Dal punto di vista fisiopatologico l’origine del linfedema va ricercata nello squilibrio tra il tasso di filtrazione microvascolare delle venule e dei capillari e la capacità drenante del sistema linfatico, perciò le più note alterazioni vascolari che insorgono con i tumori – come l’angiogenesi e la vasodilatazione – possono contribuire in maniera notevole alla manifestazione di questa patologia. Oltre al linfedema ereditario esiste una forma di linfedema secondario che risulta essere la più diffusa ed è causata da un danno legato alla proliferazione tumorale a carico del sistema linfatico o dei linfonodi. Il linfedema secondario è collegato al trattamento chirurgico (asportazione dei linfonodi), alla radioterapia, o al verificarsi di un trauma o di un’infezione. I sintomi ad esso più frequentemente associati sono il gonfiore, la variazione della percezione tattile (insensibilità), le modificazioni della cute che può apparire più gonfia e turgida e, in alcuni casi, il dolore localizzato.
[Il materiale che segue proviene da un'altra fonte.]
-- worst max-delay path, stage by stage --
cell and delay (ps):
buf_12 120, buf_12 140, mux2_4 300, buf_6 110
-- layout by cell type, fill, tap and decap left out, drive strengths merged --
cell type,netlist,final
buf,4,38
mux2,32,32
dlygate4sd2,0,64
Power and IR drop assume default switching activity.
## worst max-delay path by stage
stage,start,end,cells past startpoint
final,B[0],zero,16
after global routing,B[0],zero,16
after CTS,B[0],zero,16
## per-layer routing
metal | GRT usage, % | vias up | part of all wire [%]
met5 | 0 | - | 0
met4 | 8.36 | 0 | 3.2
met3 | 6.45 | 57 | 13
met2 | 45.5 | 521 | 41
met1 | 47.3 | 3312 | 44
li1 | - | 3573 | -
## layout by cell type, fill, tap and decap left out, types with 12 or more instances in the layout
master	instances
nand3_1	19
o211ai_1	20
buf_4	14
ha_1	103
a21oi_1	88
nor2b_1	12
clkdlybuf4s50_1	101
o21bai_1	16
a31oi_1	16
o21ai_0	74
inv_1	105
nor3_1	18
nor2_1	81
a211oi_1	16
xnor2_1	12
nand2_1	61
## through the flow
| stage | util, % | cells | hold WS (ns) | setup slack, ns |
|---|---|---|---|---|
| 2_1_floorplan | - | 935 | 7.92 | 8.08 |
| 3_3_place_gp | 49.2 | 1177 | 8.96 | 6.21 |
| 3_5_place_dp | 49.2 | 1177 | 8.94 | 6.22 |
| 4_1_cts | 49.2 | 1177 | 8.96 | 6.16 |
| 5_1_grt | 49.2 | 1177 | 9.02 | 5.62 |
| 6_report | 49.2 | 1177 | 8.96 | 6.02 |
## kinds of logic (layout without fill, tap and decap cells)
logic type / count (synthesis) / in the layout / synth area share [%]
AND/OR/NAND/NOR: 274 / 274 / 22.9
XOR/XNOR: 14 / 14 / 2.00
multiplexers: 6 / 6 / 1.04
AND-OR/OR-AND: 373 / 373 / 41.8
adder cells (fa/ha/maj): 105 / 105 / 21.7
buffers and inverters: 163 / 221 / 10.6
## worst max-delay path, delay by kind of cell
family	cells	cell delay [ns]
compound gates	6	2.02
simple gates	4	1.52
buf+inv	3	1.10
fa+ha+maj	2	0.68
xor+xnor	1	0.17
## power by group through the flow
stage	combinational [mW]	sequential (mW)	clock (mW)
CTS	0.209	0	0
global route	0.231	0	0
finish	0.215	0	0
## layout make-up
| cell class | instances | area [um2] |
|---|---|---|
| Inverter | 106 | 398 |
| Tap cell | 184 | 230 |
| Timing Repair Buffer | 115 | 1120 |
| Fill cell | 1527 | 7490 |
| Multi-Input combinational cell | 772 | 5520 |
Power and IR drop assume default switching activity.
**flow/design.v**
```verilog
`timescale 1ns / 1ps
module RegFile32(Read1, Read2, WriteReg, WriteData, clock, RegWrite, Data1, Data2);
	input 	[4:0] 	Read1, Read2, WriteReg;  
	input 	[31:0] 	WriteData;  
	input					RegWrite,	 
							clock;	 
	output	[31:0]	Data1, Data2;	 
	reg		[31:0]	RF	[31:0];	 
	assign Data1	=	RF[Read1];
	assign Data2	=	RF[Read2];
	always @(negedge clock)
	begin
		if (RegWrite == 1 && WriteReg != 5'h000) RF[WriteReg]	<= WriteData;
		RF[0] <= 32'h00000000;		 
	end
endmodule
```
In una review pubblicata su CA: A Cancer Journal for Clinicians, un gruppo di ricercatori dello University of Texas M.D. Anderson Cancer Center, offre un’approfondita panoramica delle conoscenze sul tema, rivedendo la letteratura scientifica sull’argomento ed analizzando i tassi di incidenza del linfedema nelle più diffuse forme tumorali, con particolare attenzione alle tecniche di visualizzazione e misurazione della patologia. Il loro lavoro confronta i risultati di diversi studi clinici che si sono occupati di descrivere la presenza di linfedema nelle pazienti con cancro del seno, riportando un’incidenza media nelle pazienti in seguito a biopsia del linfondo sentinella (SLNB) pari al 6.3% e del 22.3% dopo asportazione dei linfonodi ascellari (ALND). Nel caso, invece, dei pazienti con melanoma l’incidenza media di linfedema dopo intervento raggiunge il 4.1%, mentre nelle pazienti con cancri di tipo ginecologico (dell’endometrio, della cervice o della vulva) sottoposte a SLNB l’incidenza media è del 9.0%. Per i pazienti con cancro della prostata, della vescica e del pene si segnalano tassi di incidenza medi di linfedema post-trattamento pari, rispettivamente, a 4%, 16% e 21%. I dati riportati costituiscono una media dei valori segnalati nei principali studi esaminati ed i ricercatori sottolineano che la variabilità dipende non solo dalla diversa estensione del campione ma anche dai metodi di valutazione di volta in volta adottati.
La diagnosi di linfedema si basa essenzialmente sull’analisi di segni e sintomi comparsi sull’arto interessato ma nel loro lavoro di revisione i ricercatori evidenziano i progressi ottenuti dalle tecniche di visualizzazione del sistema linfatico, quali la linfoscintigrafia, l'imaging di fluorescenza nel vicino infrarosso (NIR), la Risonanza Magnetica e la Tomografia ad emissione di fotone singolo (SPECT), che costituiscono potenziali metodi per individuare precocemente la comparsa di linfedema. Infatti, il linfedema può essere attenuato sensibilmente, specie se la diagnosi viene eseguita in maniera tempestiva, e può essere tenuto sotto controllo con l’adozione di terapie specifiche e di alcune pratiche comportamentali: rimane fondamentale individuare con sollecitudine i segni ed elaborare protocolli di gestione della malattia che permettano di migliorare progressivamente la qualità di vita del paziente.